Curley won a second term as mayor in 1921.

In 1924, while serving as mayor, Curley ran for Governor of Massachusetts. He was defeated by Republican Lieutenant Governor Alvan T. Fuller.

Pursuant to a new one-term restriction, Curley was not able to run for re-election in 1925.

== Third mayoralty (1930–1934) ==
In 1929, Curley won a third non-consecutive term as mayor.

In 1932, Governor Joseph B. Ely denied Curley a place in the Massachusetts delegation to the 1932 Democratic National Convention. Instead, Curley engineered his selection as a delegate from Puerto Rico under the alias of Alcalde (Spanish for "Mayor") Jaime Curleo. Some say Curley's support was instrumental in Franklin D. Roosevelt's nomination at the convention, but Curley broke with Roosevelt after the president refused to appoint him Ambassador to Ireland.
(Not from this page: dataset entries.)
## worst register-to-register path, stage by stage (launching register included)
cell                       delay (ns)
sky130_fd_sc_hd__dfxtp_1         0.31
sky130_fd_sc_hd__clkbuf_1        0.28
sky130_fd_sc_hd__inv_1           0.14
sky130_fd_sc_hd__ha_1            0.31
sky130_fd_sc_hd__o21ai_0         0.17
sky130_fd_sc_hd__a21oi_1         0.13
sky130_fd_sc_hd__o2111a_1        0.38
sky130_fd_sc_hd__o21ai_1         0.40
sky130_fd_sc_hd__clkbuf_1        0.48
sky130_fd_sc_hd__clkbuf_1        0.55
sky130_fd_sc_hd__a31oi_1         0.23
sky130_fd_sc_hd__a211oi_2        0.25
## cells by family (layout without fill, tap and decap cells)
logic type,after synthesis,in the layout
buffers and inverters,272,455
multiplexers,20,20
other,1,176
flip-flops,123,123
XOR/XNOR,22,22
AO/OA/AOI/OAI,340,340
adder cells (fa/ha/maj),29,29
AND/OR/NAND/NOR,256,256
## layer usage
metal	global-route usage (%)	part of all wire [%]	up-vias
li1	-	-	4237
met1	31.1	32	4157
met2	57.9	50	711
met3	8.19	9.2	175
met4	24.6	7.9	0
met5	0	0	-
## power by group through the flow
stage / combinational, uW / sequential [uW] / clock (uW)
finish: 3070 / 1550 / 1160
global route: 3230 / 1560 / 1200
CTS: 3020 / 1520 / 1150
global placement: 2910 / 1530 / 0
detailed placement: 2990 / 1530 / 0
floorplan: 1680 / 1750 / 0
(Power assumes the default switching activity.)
$ cat src/rtl/adc_spi_capture.sv
// rtl/adc_spi_capture.sv - multi-channel SPI ADC frame capture with single-shot and continuous modes
//
// Ports:
//   clk        in   single clock, rising edge
//   rst        in   synchronous active-high reset
//   start      in   single-shot conversion request (honoured only when idle)
//   cont_en    in   continuous conversion enable
//   sdo        in   [NUM_CH] serial data, one line per ADC
//   cs_n       out  shared chip select, active low
//   sck        out  shared serial clock, idles high
//   data       out  [NUM_CH*DATA_W] results, channel c at [c*DATA_W +: DATA_W]
//   data_valid out  one-cycle pulse when data updates
//   busy       out  high whenever not idle
//   overrun    out  one-cycle pulse for a dropped start
module adc_spi_capture #(
    parameter int NUM_CH    = 1,
    parameter int DATA_W    = 12,
    parameter int FRAME_LEN = 16,
    parameter int LEAD_BITS = 2,
    parameter int CLK_DIV   = 1,
    parameter int QUIET_CYC = 2
) (
    input  logic                       clk,
    input  logic                       rst,
    input  logic                       start,
    input  logic                       cont_en,
    input  logic [NUM_CH-1:0]          sdo,
    output logic                       cs_n,
    output logic                       sck,
    output logic [NUM_CH*DATA_W-1:0]   data,
    output logic                       data_valid,
    output logic                       busy,
    output logic                       overrun
);

    localparam int BIT_W = $clog2(FRAME_LEN + 1);
    localparam int DIV_W = (CLK_DIV > 1) ? $clog2(CLK_DIV) : 1;
    localparam int QC_W  = (QUIET_CYC > 1) ? $clog2(QUIET_CYC) : 1;

    typedef enum logic [1:0] {
        IDLE  = 2'd0,
        FRAME = 2'd1,
        QUIET = 2'd2
    } state_t;

    state_t                     state;
    state_t                     state_d;
    logic [DIV_W-1:0]           div_cnt;
    logic [BIT_W-1:0]           bit_cnt;
    logic [QC_W-1:0]            q_cnt;
    logic [NUM_CH*DATA_W-1:0]   shreg;
    logic                       sck_q;
    logic                       toggle;
    logic                       fall;
    logic                       frame_end;
    logic                       quiet_end;
    logic                       capture;

    always_comb begin
        toggle    = (state == FRAME) && (div_cnt == DIV_W'(CLK_DIV - 1));
        fall      = toggle && sck_q;
        // After the last falling edge bit_cnt equals FRAME_LEN; the rising
        // toggle that follows closes the frame so it ends with sck high.
        frame_end = toggle && !sck_q && (bit_cnt == BIT_W'(FRAME_LEN));
        quiet_end = (state == QUIET) && (q_cnt == QC_W'(QUIET_CYC - 1));
        capture   = fall && (bit_cnt >= BIT_W'(LEAD_BITS))
                         && (bit_cnt <  BIT_W'(LEAD_BITS + DATA_W));

        state_d = state;
        case (state)
            IDLE:    if (start || cont_en) state_d = FRAME;
            FRAME:   if (frame_end)        state_d = QUIET;
            QUIET:   if (quiet_end)        state_d = cont_en ? FRAME : IDLE;
            default:                       state_d = IDLE;
        endcase

        cs_n = (state != FRAME);
        busy = (state != IDLE);
        sck  = sck_q;
    end

    always_ff @(posedge clk) begin
        if (rst) begin
            state      <= IDLE;
            sck_q      <= 1'b1;
            div_cnt    <= '0;
            bit_cnt    <= '0;
            q_cnt      <= '0;
            shreg      <= '0;
            data       <= '0;
            data_valid <= 1'b0;
            overrun    <= 1'b0;
        end else begin
            state      <= state_d;
            data_valid <= frame_end;
            // A start seen outside IDLE is dropped unless continuous mode
            // already keeps the converter running.
            overrun    <= start && !cont_en && (state != IDLE);

            if (frame_end) data <= shreg;

            // Counters sit at zero outside FRAME so every frame starts clean.
            if (state != FRAME) begin
                sck_q   <= 1'b1;
                div_cnt <= '0;
                bit_cnt <= '0;
            end else if (toggle) begin
                sck_q   <= ~sck_q;
                div_cnt <= '0;
                if (sck_q) bit_cnt <= bit_cnt + 1'b1;
            end else begin
                div_cnt <= div_cnt + 1'b1;
            end

            if ((state == QUIET) && !quiet_end) q_cnt <= q_cnt + 1'b1;
            else                                q_cnt <= '0;

            if (capture) begin
                for (int c = 0; c < NUM_CH; c++) begin
                    shreg[c*DATA_W +: DATA_W] <= {shreg[c*DATA_W +: DATA_W-1], sdo[c]};
                end
            end
        end
    end

endmodule
$ cat config.mk
export PLATFORM = sky130hd
export DESIGN_NAME = adc_spi_capture
export DESIGN_NICKNAME = d
export VERILOG_FILES = /design/src/rtl/adc_spi_capture.sv
export SDC_FILE = /design/constraint.sdc
export NUM_CORES = 1
export LEC_CHECK = 0
export BUFFER_PORTS_ARGS = -buffer_cell sky130_fd_sc_hd__buf_2
export CAP_MARGIN = 10
export CORE_MARGIN = 2
export CORE_UTILIZATION = 50
export DETAILED_ROUTE_END_ITERATION = 12
export PLACE_DENSITY = 0.7
export SYNTH_ARGS = -nofsm -noshare
export SYNTH_HDL_FRONTEND = slang
export SYNTH_SLANG_ARGS = --single-unit
$ cat constraint.sdc
create_clock -name clk -period 3.5 [get_ports clk]
set_clock_uncertainty 0.2 [all_clocks]
set_input_delay 0.525 -clock clk [delete_from_list [all_inputs] [get_ports clk]]
set_output_delay 0.525 -clock clk [all_outputs]
set_load 0.05 [all_outputs]
Word level (Yosys, flattened, before mapping):

Index checks and enable logic that the tools add are counted.

* equality and inequality tests: 7
* $add $sub $neg: 3
* $lt $le $gt $ge: 2
* reductions and logical operators: 21
* multiplexer cells: 5
* bitwise gates (word level): 3

Operator list (number)
* 1-bit logical AND: 10
* 2-bit two-way mux: 3
* 2-bit != test (second input constant): 3
* 2-bit one-hot mux with 3 select lines: 1
* 5-bit by 1-bit adder with 5-bit output (second input constant): 1
* 5-bit equality test (second input constant): 1
* 5-bit by 2-bit greater-or-equal comparator with 1-bit output (second input constant): 1
* 5-bit by 4-bit less-than comparator with 1-bit output (second input constant): 1
* 2-bit OR reduction: 2
* 1-bit logical NOT: 3
* 1-bit inverter: 3
* 3-bit AND reduction: 1
* 3-bit OR reduction: 1
* 1-bit adder (second input constant): 2
* 2-bit by 1-bit equality test with 1-bit output (second input constant): 1
* 2-bit equality test (second input constant): 1
* 2-bit logical NOT: 1
* 2-bit by 1-bit != test with 1-bit output (second input constant): 1
* 2-bit AND reduction: 1
* 2-bit nonzero test: 1
* 1-bit logical OR: 1
* 1-bit two-way mux: 1

* logic and storage cells: 50
* register bits: 36
* input port bits: 5
* output and inout port bits: 17

Logic depth before layout (Yosys ltp):

* depth in word-level cells: 6
* mapped depth: 6
* mapped depth without buffers: 5

Worst setup path after synthesis:

OpenSTA, ideal clock, no wires.

* kind: reg-to-reg
* start point: reg sck_q (netlist: sck)
* end point: reg shreg[10]
* buffers on the path: 2
* setup time: 0.072 ns
* clock period less this slack: 2.014 ns
* stages on the path, launching flop included: 6
* slack: 1.486 ns
* data arrival time: 1.742 ns
* required time: 3.228 ns
* path through: dfxtp_1 > buf_4 > nand4bb_4 > a2111oi_4 > buf_6 > mux2i_1

* longest elaborated chain between the ends: 3

RTL lines
* start, declared: line 52 `logic sck_q;`
* start signal, assigned: line 108 `sck_q <= ~sck_q;`
* 1-bit logical AND: line 61 `fall = toggle && sck_q;`
* 1-bit logical AND: line 66 `capture = fall && (bit_cnt >= BIT_W'(LEAD_BITS))`
* 1-bit logical AND: line 67 `&& (bit_cnt < BIT_W'(LEAD_BITS + DATA_W));`
* end signal, assigned by index: line 120 `shreg[c*DATA_W +: DATA_W] <= {shreg[c*DATA_W +: DATA_W-1], sdo[c]};`
* end, declared: line 51 `logic [NUM_CH*DATA_W-1:0] shreg;`

Every way passes these cells.
A chain may end at the register's enable or synchronous reset.

Worst setup path in the final report:

* start point: reg sck_q (netlist: sck)
* end point: reg shreg[3]

Same word-level chain as after synthesis.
In 1933, Curley served as the president of the United States Conference of Mayors.

==Governorship (1935–1937)==

Portrait photograph of Curley as governor

In 1934, amid a more favorable national and statewide environment for Democrats, Curley ran for Governor again. This time, he defeated Republican Lieutenant Governor Gaspar G. Bacon, an opponent of Roosevelt's New Deal, by more than 100,000.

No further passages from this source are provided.